You've mentioned that a few times now. It's good that you have, like I, a healthy and continuing mistrust of government. Now: do you think that this flood control project hasn't been undertaken because politicians are allocating resources in a way that benefits certain contributing constituencies more than others...or because they are plotting to flood your area and sell boats to the public at marked-up prices?


As I grow older I realize that all government spending is politically motivated. Obviously, if the citizens in the working class part of New Jersey had anywhere near the political power of say ExxonMobil or LockheedMartin, perhaps the federal government would throw them some crumbs and get the project built so their homes don't continue to get flooded from time to time. I just think it's a travesty to see President Bush talking about spending a whopping $87 Billion on a foreign country, while projects like this flood control project go unbuilt for decades because of a lack of poltical will and funds. Priorities?

But, we're spending $150 Billion to destroy and rebuild Iraq, so we can control their oil.

That's an opinion, stated as fact.

Our priorities are all screwed up.

Boy, you said it. Those who give the government a pass on their wasteful ways by engaging in conspiratorial flights of fancy are essentially handmaidens to the bureaucratic wrongdoing. Adding a bit of sane parsimony to the logical process would put the blame where it belongs.

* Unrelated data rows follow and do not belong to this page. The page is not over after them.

[src/rtl/aq_mmu_utlb_refill.sv]
// uTLB miss handler: requests a translation from the jTLB and refills one victim uTLB entry.
// Optional build macro AQ_MMU_UTLB_MISS_CNT_EN enables the saturating miss counter.
module aq_mmu_utlb_refill #(
    parameter int ENTRY_NUM = 8,
    parameter int VPN_WIDTH = 28,
    parameter int FLG_WIDTH = 15,
    parameter int PGS_WIDTH = 3
) (
    input  logic                 mmu_top_clk,
    input  logic                 cpurst_b,
    input  logic                 utlb_req_vld,
    input  logic [VPN_WIDTH-1:0] utlb_req_vpn,
    input  logic [ENTRY_NUM-1:0] utlb_entry_hit,
    input  logic [ENTRY_NUM-1:0] utlb_entry_vld,
    input  logic                 utlb_flush,
    output logic                 utlb_jtlb_req,
    output logic [VPN_WIDTH-1:0] utlb_jtlb_vpn,
    input  logic                 jtlb_utlb_grant,
    input  logic                 jtlb_utlb_resp_vld,
    input  logic                 jtlb_utlb_resp_fault,
    input  logic [VPN_WIDTH-1:0] jtlb_utlb_ppn,
    input  logic [FLG_WIDTH-1:0] jtlb_utlb_flg,
    input  logic [PGS_WIDTH-1:0] jtlb_utlb_pgs,
    input  logic                 jtlb_utlb_mmu_on,
    output logic [ENTRY_NUM-1:0] utlb_entry_upd,
    output logic [VPN_WIDTH-1:0] utlb_upd_vpn,
    output logic [VPN_WIDTH-1:0] utlb_upd_ppn,
    output logic [FLG_WIDTH-1:0] utlb_upd_flg,
    output logic [PGS_WIDTH-1:0] utlb_upd_pgs,
    output logic                 utlb_upd_mmu_on,
    output logic                 utlb_miss_stall,
    output logic                 utlb_fault,
    output logic [15:0]          utlb_miss_cnt
);

    localparam int PTR_W = (ENTRY_NUM > 1) ? $clog2(ENTRY_NUM) : 1;
    localparam logic [PTR_W-1:0] PTR_LAST = PTR_W'(ENTRY_NUM - 1);

    typedef enum logic [1:0] {
        ST_IDLE = 2'd0,
        ST_REQ  = 2'd1,
        ST_WAIT = 2'd2,
        ST_UPD  = 2'd3
    } state_e;

    state_e                 state_q, state_d;
    logic [VPN_WIDTH-1:0]   vpn_q, vpn_d;
    logic                   discard_q, discard_d;
    logic                   fault_q, fault_d;
    logic [VPN_WIDTH-1:0]   ppn_q, ppn_d;
    logic [FLG_WIDTH-1:0]   flg_q, flg_d;
    logic [PGS_WIDTH-1:0]   pgs_q, pgs_d;
    logic                   mmu_on_q, mmu_on_d;
    logic [PTR_W-1:0]       rr_q, rr_d;
    logic                   miss_s;
    logic                   all_vld_s;
    logic [PTR_W-1:0]       victim_s;
    logic [ENTRY_NUM-1:0]   upd_s;

    // Lowest-index invalid entry; only meaningful when at least one entry is free.
    function automatic logic [PTR_W-1:0] first_free(input logic [ENTRY_NUM-1:0] vld);
        logic [PTR_W-1:0] idx;
        idx = '0;
        for (int i = ENTRY_NUM - 1; i >= 0; i--) begin
            if (!vld[i]) begin
                idx = PTR_W'(i);
            end else begin
                idx = idx;
            end
        end
        return idx;
    endfunction

    assign miss_s    = utlb_req_vld && ~|utlb_entry_hit;
    assign all_vld_s = &utlb_entry_vld;
    assign victim_s  = all_vld_s ? rr_q : first_free(utlb_entry_vld);

    // Next-state, refill bookkeeping and update strobe decode.
    always_comb begin
        state_d   = state_q;
        vpn_d     = vpn_q;
        discard_d = discard_q;
        fault_d   = 1'b0;
        ppn_d     = ppn_q;
        flg_d     = flg_q;
        pgs_d     = pgs_q;
        mmu_on_d  = mmu_on_q;
        rr_d      = rr_q;
        upd_s     = '0;
        case (state_q)
            ST_IDLE: begin
                discard_d = 1'b0;
                if (miss_s && !utlb_flush) begin
                    vpn_d   = utlb_req_vpn;
                    state_d = ST_REQ;
                end else begin
                    state_d = ST_IDLE;
                end
            end
            ST_REQ: begin
                if (jtlb_utlb_grant) begin
                    // The jTLB already owns the request, so a flush can only mark it stale.
                    discard_d = utlb_flush;
                    state_d   = ST_WAIT;
                end else if (utlb_flush) begin
                    state_d = ST_IDLE;
                end else begin
                    state_d = ST_REQ;
                end
            end
            ST_WAIT: begin
                if (jtlb_utlb_resp_vld) begin
                    discard_d = 1'b0;
                    if (discard_q || utlb_flush) begin
                        state_d = ST_IDLE;
                    end else if (jtlb_utlb_resp_fault) begin
                        fault_d = 1'b1;
                        state_d = ST_IDLE;
                    end else begin
                        ppn_d    = jtlb_utlb_ppn;
                        flg_d    = jtlb_utlb_flg;
                        pgs_d    = jtlb_utlb_pgs;
                        mmu_on_d = jtlb_utlb_mmu_on;
                        state_d  = ST_UPD;
                    end
                end else if (utlb_flush) begin
                    discard_d = 1'b1;
                end else begin
                    discard_d = discard_q;
                end
            end
            ST_UPD: begin
                state_d = ST_IDLE;
                if (!utlb_flush) begin
                    upd_s[victim_s] = 1'b1;
                    if (all_vld_s) begin
                        rr_d = (rr_q == PTR_LAST) ? '0 : rr_q + PTR_W'(1);
                    end else begin
                        rr_d = rr_q;
                    end
                end else begin
                    upd_s = '0;
                end
            end
            default: begin
                state_d = ST_IDLE;
            end
        endcase
    end

    // State and datapath registers with synchronous active-low reset.
    always_ff @(posedge mmu_top_clk) begin
        if (!cpurst_b) begin
            state_q   <= ST_IDLE;
            vpn_q     <= '0;
            discard_q <= 1'b0;
            fault_q   <= 1'b0;
            ppn_q     <= '0;
            flg_q     <= '0;
            pgs_q     <= '0;
            mmu_on_q  <= 1'b0;
            rr_q      <= '0;
        end else begin
            state_q   <= state_d;
            vpn_q     <= vpn_d;
            discard_q <= discard_d;
            fault_q   <= fault_d;
            ppn_q     <= ppn_d;
            flg_q     <= flg_d;
            pgs_q     <= pgs_d;
            mmu_on_q  <= mmu_on_d;
            rr_q      <= rr_d;
        end
    end

`ifdef AQ_MMU_UTLB_MISS_CNT_EN
    logic [15:0] miss_cnt_q;

    // Saturating count of refills started.
    always_ff @(posedge mmu_top_clk) begin
        if (!cpurst_b) begin
            miss_cnt_q <= 16'h0000;
        end else if ((state_q == ST_IDLE) && (state_d == ST_REQ) && (miss_cnt_q != 16'hFFFF)) begin
            miss_cnt_q <= miss_cnt_q + 16'h0001;
        end else begin
            miss_cnt_q <= miss_cnt_q;
        end
    end

    assign utlb_miss_cnt = miss_cnt_q;
`else
    assign utlb_miss_cnt = 16'h0000;
`endif

    assign utlb_jtlb_req   = (state_q == ST_REQ);
    assign utlb_jtlb_vpn   = vpn_q;
    assign utlb_entry_upd  = upd_s;
    assign utlb_upd_vpn    = vpn_q;
    assign utlb_upd_ppn    = ppn_q;
    assign utlb_upd_flg    = flg_q;
    assign utlb_upd_pgs    = pgs_q;
    assign utlb_upd_mmu_on = mmu_on_q;
    assign utlb_miss_stall = (state_q != ST_IDLE) || miss_s;
    assign utlb_fault      = fault_q;

endmodule
[config.mk]
export PLATFORM = sky130hd
export DESIGN_NAME = aq_mmu_utlb_refill
export DESIGN_NICKNAME = d
export VERILOG_FILES = /design/src/rtl/aq_mmu_utlb_refill.sv
export SDC_FILE = /design/constraint.sdc
export NUM_CORES = 1
export LEC_CHECK = 0
export CELL_PAD_IN_SITES_DETAIL_PLACEMENT = 1
export CELL_PAD_IN_SITES_GLOBAL_PLACEMENT = 1
export CORE_ASPECT_RATIO = 0.9
export CORE_MARGIN = 5
export CORE_UTILIZATION = 23
export DETAILED_ROUTE_END_ITERATION = 6
export GPL_TIMING_DRIVEN = 1
export PLACE_DENSITY_LB_ADDON = 0.1
export SLEW_MARGIN = 20
export SYNTH_ARGS = -nofsm -noshare
export SYNTH_HDL_FRONTEND = slang
export SYNTH_SLANG_ARGS = --single-unit
[constraint.sdc]
create_clock -name mmu_top_clk -period 1.5 [get_ports mmu_top_clk]
set_input_delay 0.3 -clock mmu_top_clk [delete_from_list [all_inputs] [get_ports mmu_top_clk]]
set_output_delay 0.3 -clock mmu_top_clk [all_outputs]
set_load 0.01 [all_outputs]
Word-level counts from Yosys, hierarchy flattened
Cells that the tools add are included.
- add/subtract/negate cells: 1
- order comparisons: 2
- equal/unequal tests: 7
- mux-type cells: 26
- bitwise operators: 6
- reductions and logical operators: 17
- operators by type and width (kind ; count):
    3-bit 2-to-1 mux ; 10
    8-bit 2-to-1 mux ; 2
    10-bit AND reduction ; 1
    2-bit 2-to-1 mux ; 4
    2-bit one-hot mux with 4 select lines ; 1
    8-bit AND reduction ; 1
    8-bit OR reduction ; 1
    1-bit 2-to-1 mux ; 7
    1-bit NOT ; 6
    2-bit == test (second input constant) ; 2
    3-bit by 4-bit < comparator with 1-bit output (second input constant) ; 1
    4-bit AND reduction ; 1
    4-bit OR reduction ; 1
    3-bit by 1-bit adder with 3-bit output (second input constant) ; 1
    1-bit demux with 3-bit select ; 1
    3-bit == test (second input constant) ; 1
    3-bit by 1-bit >= comparator with 1-bit output (second input constant) ; 1
    1-bit logical AND ; 3
    3-bit != test (second input constant) ; 1
    1-bit one-hot mux with 3 select lines ; 1
    3-bit AND reduction ; 1
    3-bit nonzero test ; 1
    2-bit by 1-bit == test with 1-bit output (second input constant) ; 1
    1-bit logical NOT ; 2
    6 further kinds ; 7
- bits in registers: 82
- input port bits: 98
- output and inout bits: 130
- logic and storage cells: 68

Logic depth before layout (Yosys ltp)
- word-level depth: 15
- depth in mapped cells: 8
- depth with buffers taken out: 6

Least setup slack after synthesis
No wires, ideal clock.
- kind: flip-flop to output port
- start: register state_q[0]
- end: output port utlb_entry_upd[7]
- data arrival time: 1.381 ns
- slack: -0.181 ns
- stages on the path, launching flop included: 5
- path buffers: 0
- path through: dfxtp_1 ha_1 nand2b_1 or4_1 a21oi_1
- word-level cells in the longest chain between the ends: 2
- ends and longest elaborated chain (item ; RTL line ; source):
    start, declared ; 46 ; state_e state_q, state_d;
    start signal, assigned ; 164 ; state_q <= state_d;
    2-bit == test ; 90 ; case (state_q)
    8-bit 2-to-1 mux ; 90 ;
    end, declared ; 25 ; output logic [ENTRY_NUM-1:0] utlb_entry_upd,
Every way passes these cells.

Worst setup path after layout
- start: register rr_q[1]
- end: output port utlb_entry_upd[6]
- word-level cells in the longest chain between the ends: 7
- elaborated cells between the ends (all ways): 8
- ends and longest elaborated chain (item ; RTL line ; source):
    start, declared ; 54 ; logic [PTR_W-1:0] rr_q, rr_d;
    start signal, assigned ; 172 ; rr_q <= rr_d;
    3-bit 2-to-1 mux (*) ; 76 ; assign victim_s = all_vld_s ? rr_q : first_free(utlb_entry_vld);
    3-bit by 4-bit < comparator with 1-bit output (implied by the code) / 3-bit by 1-bit >= comparator with 1-bit output (equally long branches) ; 135 ; upd_s[victim_s] = 1'b1;
    1-bit logical AND (implied by the code) ; 135 ;
    1-bit 2-to-1 mux (implied by the code) ; 135 ;
    1-bit demux with 3-bit select (*) ; 135 ;
    8-bit 2-to-1 mux (*) ; 134 ; if (!utlb_flush) begin
    8-bit 2-to-1 mux (*) ; 90 ;
Mark *: on every way between the ends. The rest lies on a longest branch, timed or not.
## src/rtl/stonyman_pkg.sv

```systemverilog
// ----------------------------------------------------------------------------
// stonyman_pkg
//   Shared types and constants for the Stonyman image sensor scan controller:
//   FSM state encoding, sensor register addresses, pulse line select encoding
//   and the helper that expands one step of a sensor register WRITE sequence.
// ----------------------------------------------------------------------------
package stonyman_pkg;

  localparam int STATE_BITS = 4;

  typedef enum logic [STATE_BITS-1:0] {
    ST_IDLE,
    ST_CFG,
    ST_ROW_SEL,
    ST_COL_RST,
    ST_SETTLE,
    ST_CAPTURE,
    ST_WAIT_DONE,
    ST_COL_INC,
    ST_ROW_NEXT,
    ST_DONE
  } state_e;

  // Sensor register addresses (pointer positions after a resp pulse).
  localparam logic [6:0] ADDR_COLSEL = 7'd0;
  localparam logic [6:0] ADDR_ROWSEL = 7'd1;
  localparam logic [6:0] ADDR_VREF   = 7'd4;
  localparam logic [6:0] ADDR_CONFIG = 7'd5;
  localparam logic [6:0] ADDR_NBIAS  = 7'd6;
  localparam logic [6:0] ADDR_AOBIAS = 7'd7;

  typedef enum logic [1:0] {
    LINE_RESP,
    LINE_INCP,
    LINE_RESV,
    LINE_INCV
  } line_e;

  // One request to the pulse generator: which line and how many pulses.
  typedef struct packed {
    line_e      line;
    logic [6:0] count;
  } pulse_req_t;

  // A WRITE(addr, val) is four requests: resp x1, incp x addr, resv x1, incv x val.
  function automatic pulse_req_t write_step(input logic [1:0] phase,
                                            input logic [6:0] addr,
                                            input logic [6:0] val);
    pulse_req_t r;
    case (phase)
      2'd0:    begin r.line = LINE_RESP; r.count = 7'd1; end
      2'd1:    begin r.line = LINE_INCP; r.count = addr; end
      2'd2:    begin r.line = LINE_RESV; r.count = 7'd1; end
      default: begin r.line = LINE_INCV; r.count = val;  end
    endcase
    return r;
  endfunction

endpackage

```

## src/rtl/stonyman_if.sv

```systemverilog
// ----------------------------------------------------------------------------
// stonyman_if
//   Frame request / ADC handshake / sensor line bundle of the scan controller.
//   master : the controller (drives capture start, status, pixel and lines)
//   slave  : the environment (frame requests, ADC done, sensor)
// ----------------------------------------------------------------------------
interface stonyman_if;
  logic       frame_start;
  logic       adc_capture_done;
  logic       adc_capture_start;
  logic       frame_busy;
  logic       frame_done;
  logic [6:0] pixel_row;
  logic [6:0] pixel_col;
  logic       resp;
  logic       incp;
  logic       resv;
  logic       incv;

  modport master (
    input  frame_start, adc_capture_done,
    output adc_capture_start, frame_busy, frame_done, pixel_row, pixel_col,
           resp, incp, resv, incv
  );

  modport slave (
    output frame_start, adc_capture_done,
    input  adc_capture_start, frame_busy, frame_done, pixel_row, pixel_col,
           resp, incp, resv, incv
  );
endinterface

```

## src/rtl/stonyman_pulse_gen.sv

```systemverilog
// ----------------------------------------------------------------------------
// stonyman_pulse_gen
//   Emits `count` pulses (PULSE_CYCLES high, PULSE_CYCLES low) on one sensor
//   line, then a single-cycle done. count=0 gives done the cycle after go.
//   Ports: clk, reset (async, active-high), go, line, count[6:0] in;
//          done, resp, incp, resv, incv out (all registered).
// ----------------------------------------------------------------------------
module stonyman_pulse_gen
  import stonyman_pkg::*;
#(
  parameter int PULSE_CYCLES = 2
) (
  input  logic       clk,
  input  logic       reset,
  input  logic       go,
  input  line_e      line,
  input  logic [6:0] count,
  output logic       done,
  output logic       resp,
  output logic       incp,
  output logic       resv,
  output logic       incv
);

  localparam int TW = (PULSE_CYCLES > 1) ? $clog2(PULSE_CYCLES) : 1;

  typedef enum logic [1:0] {PG_IDLE, PG_HIGH, PG_LOW} pg_state_e;

  pg_state_e   state_q;
  line_e       line_q;
  logic [6:0]  remain_q;
  logic [TW-1:0] timer_q;
  logic [3:0]  lines_q;   // one-hot {incv, resv, incp, resp}
  logic        done_q;

  // NOTE: sequential state is written with non-blocking assignments only so
  // every register samples the pre-edge values regardless of statement order.
  always_ff @(posedge clk or posedge reset) begin
    if (reset) begin
      state_q  <= PG_IDLE;
      line_q   <= LINE_RESP;
      remain_q <= '0;
      timer_q  <= '0;
      lines_q  <= '0;
      done_q   <= 1'b0;
    end else begin
      done_q <= 1'b0;
      case (state_q)
        PG_IDLE: begin
          if (go) begin
            line_q   <= line;
            remain_q <= count;
            timer_q  <= TW'(PULSE_CYCLES - 1);
            if (count == 7'd0) begin
              done_q <= 1'b1;
            end else begin
              lines_q <= 4'b0001 << line;
              state_q <= PG_HIGH;
            end
          end
        end
        PG_HIGH: begin
          if (timer_q == '0) begin
            lines_q <= '0;
            timer_q <= TW'(PULSE_CYCLES - 1);
            state_q <= PG_LOW;
          end else begin
            timer_q <= timer_q - 1'b1;
          end
        end
        PG_LOW: begin
          if (timer_q == '0) begin
            if (remain_q == 7'd1) begin
              done_q  <= 1'b1;
              state_q <= PG_IDLE;
            end else begin
              remain_q <= remain_q - 7'd1;
              lines_q  <= 4'b0001 << line_q;
              timer_q  <= TW'(PULSE_CYCLES - 1);
              state_q  <= PG_HIGH;
            end
          end else begin
            timer_q <= timer_q - 1'b1;
          end
        end
        default: state_q <= PG_IDLE;
      endcase
    end
  end

  assign done = done_q;
  assign resp = lines_q[0];
  assign incp = lines_q[1];
  assign resv = lines_q[2];
  assign incv = lines_q[3];

endmodule

```

## src/rtl/stonyman_controller.sv

```systemverilog
// ----------------------------------------------------------------------------
// stonyman_controller
//   Scans one full Stonyman frame per frame_start in row-major order: selects
//   each pixel through the sensor pointer/value lines, waits SETTLE_CYCLES,
//   pulses adc_capture_start and waits for adc_capture_done.
//   Ports: clk, reset (async, active-high), bus (stonyman_if.master);
//          with STONYMAN_CFG_EN: cfg_vref, cfg_config, cfg_nbias, cfg_aobias
//          [5:0], sampled at frame acceptance and written before row 0.
// ----------------------------------------------------------------------------
module stonyman_controller
  import stonyman_pkg::*;
#(
  parameter int ROWS          = 112,
  parameter int COLS          = 112,
  parameter int PULSE_CYCLES  = 2,
  parameter int SETTLE_CYCLES = 8
) (
  input  logic       clk,
  input  logic       reset,
`ifdef STONYMAN_CFG_EN
  input  logic [5:0] cfg_vref,
  input  logic [5:0] cfg_config,
  input  logic [5:0] cfg_nbias,
  input  logic [5:0] cfg_aobias,
`endif
  stonyman_if.master bus
);

  localparam int SW = (SETTLE_CYCLES > 1) ? $clog2(SETTLE_CYCLES) : 1;
  localparam logic [6:0] LAST_ROW = 7'(ROWS - 1);
  localparam logic [6:0] LAST_COL = 7'(COLS - 1);

  state_e        state_q;
  logic [3:0]    step_q;     // CFG: [3:2] register index, [1:0] WRITE phase
  logic          wait_q;     // request issued, waiting for pulse_gen done
  logic          go_q;
  pulse_req_t    req_q;
  logic [6:0]    row_q, col_q;
  logic [SW-1:0] timer_q;
  logic          start_q, busy_q, done_q;
`ifdef STONYMAN_CFG_EN
  logic [3:0][5:0] cfg_q;
`endif

  logic       pg_done, resp_w, incp_w, resv_w, incv_w;
  pulse_req_t step_req;
  logic [3:0] last_step;

  // Request for the current step of whichever line sequence is running.
  // NOTE: every always_comb output gets a default first so no latch is inferred.
  always_comb begin
    step_req  = write_step(step_q[1:0], ADDR_COLSEL, 7'd0);
    last_step = 4'd3;
    case (state_q)
      ST_ROW_SEL: step_req = write_step(step_q[1:0], ADDR_ROWSEL, row_q);
`ifdef STONYMAN_CFG_EN
      ST_CFG: begin
        step_req  = write_step(step_q[1:0], ADDR_VREF + 7'(step_q[3:2]),
                               {1'b0, cfg_q[step_q[3:2]]});
        last_step = 4'd15;
      end
`endif
      ST_COL_INC: begin
        step_req.line  = LINE_INCV;
        step_req.count = 7'd1;
        last_step      = 4'd0;
      end
      default: ;
    endcase
  end

  always_ff @(posedge clk or posedge reset) begin
    if (reset) begin
      state_q <= ST_IDLE;
      step_q  <= '0;
      wait_q  <= 1'b0;
      go_q    <= 1'b0;
      req_q   <= '0;
      row_q   <= '0;
      col_q   <= '0;
      timer_q <= '0;
      start_q <= 1'b0;
      busy_q  <= 1'b0;
      done_q  <= 1'b0;
`ifdef STONYMAN_CFG_EN
      // NOTE: this small register file is reset like any other flop; a large
      // storage array would be left unreset to map onto RAM.
      cfg_q   <= '0;
`endif
    end else begin
      go_q    <= 1'b0;
      start_q <= 1'b0;
      done_q  <= 1'b0;
      case (state_q)
        ST_IDLE: begin
          if (bus.frame_start) begin
            busy_q <= 1'b1;
            row_q  <= '0;
            col_q  <= '0;
            step_q <= '0;
            wait_q <= 1'b0;
`ifdef STONYMAN_CFG_EN
            cfg_q   <= {cfg_aobias, cfg_nbias, cfg_config, cfg_vref};
            state_q <= ST_CFG;
`else
            state_q <= ST_ROW_SEL;
`endif
          end
        end
        // Line sequences: issue one pulse_gen request, wait for its done.
        ST_CFG, ST_ROW_SEL, ST_COL_RST, ST_COL_INC: begin
          if (!wait_q) begin
            go_q   <= 1'b1;
            req_q  <= step_req;
            wait_q <= 1'b1;
          end else if (pg_done) begin
            wait_q <= 1'b0;
            if (step_q == last_step) begin
              step_q <= '0;
              if (state_q == ST_COL_INC) col_q <= col_q + 7'd1;
              case (state_q)
                ST_CFG:     state_q <= ST_ROW_SEL;
                ST_ROW_SEL: state_q <= ST_COL_RST;
                default: begin
                  timer_q <= SW'(SETTLE_CYCLES - 1);
                  state_q <= ST_SETTLE;
                end
              endcase
            end else begin
              step_q <= step_q + 4'd1;
            end
          end
        end
        ST_SETTLE: begin
          if (timer_q == '0) begin
            start_q <= 1'b1;
            state_q <= ST_CAPTURE;
          end else begin
            timer_q <= timer_q - 1'b1;
          end
        end
        // A done coincident with the start pulse is not looked at here.
        ST_CAPTURE: state_q <= ST_WAIT_DONE;
        ST_WAIT_DONE: begin
          if (bus.adc_capture_done) begin
            if (col_q != LAST_COL) begin
              step_q  <= '0;
              state_q <= ST_COL_INC;
            end else if (row_q != LAST_ROW) begin
              state_q <= ST_ROW_NEXT;
            end else begin
              done_q  <= 1'b1;
              busy_q  <= 1'b0;
              state_q <= ST_DONE;
            end
          end
        end
        ST_ROW_NEXT: begin
          row_q   <= row_q + 7'd1;
          col_q   <= '0;
          step_q  <= '0;
          state_q <= ST_ROW_SEL;
        end
        default: state_q <= ST_IDLE;  // ST_DONE: frame_start here is ignored
      endcase
    end
  end

  stonyman_pulse_gen #(.PULSE_CYCLES(PULSE_CYCLES)) u_pulse_gen (
    .clk   (clk),
    .reset (reset),
    .go    (go_q),
    .line  (req_q.line),
    .count (req_q.count),
    .done  (pg_done),
    .resp  (resp_w),
    .incp  (incp_w),
    .resv  (resv_w),
    .incv  (incv_w)
  );

  assign bus.adc_capture_start = start_q;
  assign bus.frame_busy        = busy_q;
  assign bus.frame_done        = done_q;
  assign bus.pixel_row         = row_q;
  assign bus.pixel_col         = col_q;
  assign bus.resp              = resp_w;
  assign bus.incp              = incp_w;
  assign bus.resv              = resv_w;
  assign bus.incv              = incv_w;

endmodule

```

## src/flat_wrapper.sv

```systemverilog
// flat-port wrapper written by rule: the top's interface ports become plain ports
module stonyman_controller_flat import stonyman_pkg::*;
#(
  parameter int ROWS          = 112,
  parameter int COLS          = 112,
  parameter int PULSE_CYCLES  = 2,
  parameter int SETTLE_CYCLES = 8
)
  (clk, reset, bus_frame_start, bus_adc_capture_done, bus_adc_capture_start, bus_frame_busy, bus_frame_done, bus_pixel_row, bus_pixel_col, bus_resp, bus_incp, bus_resv, bus_incv);
  stonyman_if bus_i ();
  input  logic clk;
  input  logic reset;
  input wire logic [$bits(bus_i.frame_start)-1:0] bus_frame_start;
  input wire logic [$bits(bus_i.adc_capture_done)-1:0] bus_adc_capture_done;
  output wire logic [$bits(bus_i.adc_capture_start)-1:0] bus_adc_capture_start;
  output wire logic [$bits(bus_i.frame_busy)-1:0] bus_frame_busy;
  output wire logic [$bits(bus_i.frame_done)-1:0] bus_frame_done;
  output wire logic [$bits(bus_i.pixel_row)-1:0] bus_pixel_row;
  output wire logic [$bits(bus_i.pixel_col)-1:0] bus_pixel_col;
  output wire logic [$bits(bus_i.resp)-1:0] bus_resp;
  output wire logic [$bits(bus_i.incp)-1:0] bus_incp;
  output wire logic [$bits(bus_i.resv)-1:0] bus_resv;
  output wire logic [$bits(bus_i.incv)-1:0] bus_incv;
  assign bus_i.frame_start = bus_frame_start;
  assign bus_i.adc_capture_done = bus_adc_capture_done;
  assign bus_adc_capture_start = bus_i.adc_capture_start;
  assign bus_frame_busy = bus_i.frame_busy;
  assign bus_frame_done = bus_i.frame_done;
  assign bus_pixel_row = bus_i.pixel_row;
  assign bus_pixel_col = bus_i.pixel_col;
  assign bus_resp = bus_i.resp;
  assign bus_incp = bus_i.incp;
  assign bus_resv = bus_i.resv;
  assign bus_incv = bus_i.incv;
  stonyman_controller #(.ROWS(ROWS), .COLS(COLS), .PULSE_CYCLES(PULSE_CYCLES), .SETTLE_CYCLES(SETTLE_CYCLES)) u_core (.clk(clk), .reset(reset), .bus(bus_i));
endmodule
```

The U.S. government is government of the rich, by the rich, for the rich. Every year that passes makes that ever more clear. Why do you think we're spending $150 Billion on Iraq while our infrastructure crumbles and public works projects go unfunded? Who benefits from that $150 Billion windfall? I'll give you a hint, Defense Contractors and BIG OIL. The federal government is little more these days than a slush fund operation for corporate America. Every effort is made to steer money their way and ignore pressing social and infrastructure needs. Are you happy that $150 Billion of your money is going to Iraq when it could balance every state budget deficit in the U.S. and build just about every infrastructure project that has been on the drawing boards for the past decade in the U.S. Now, that would benefit ordinary Americans. They don't want ordinary Americans to start viewing the federal government as something that can improve their lives, or else ordinary Americans might actually start getting involved in the political process again and might not allow them to throw money down corporate rathole slushfunds like Iraq any longer (they can't have that). It's sad what America has become in 2003. A bloated superpower who is more concerned with building a global empire than maintaing it's own country in a proper way. Go read George Orwell's 1984, you might see some similarities to the way our society is structure in 2003, I sure do.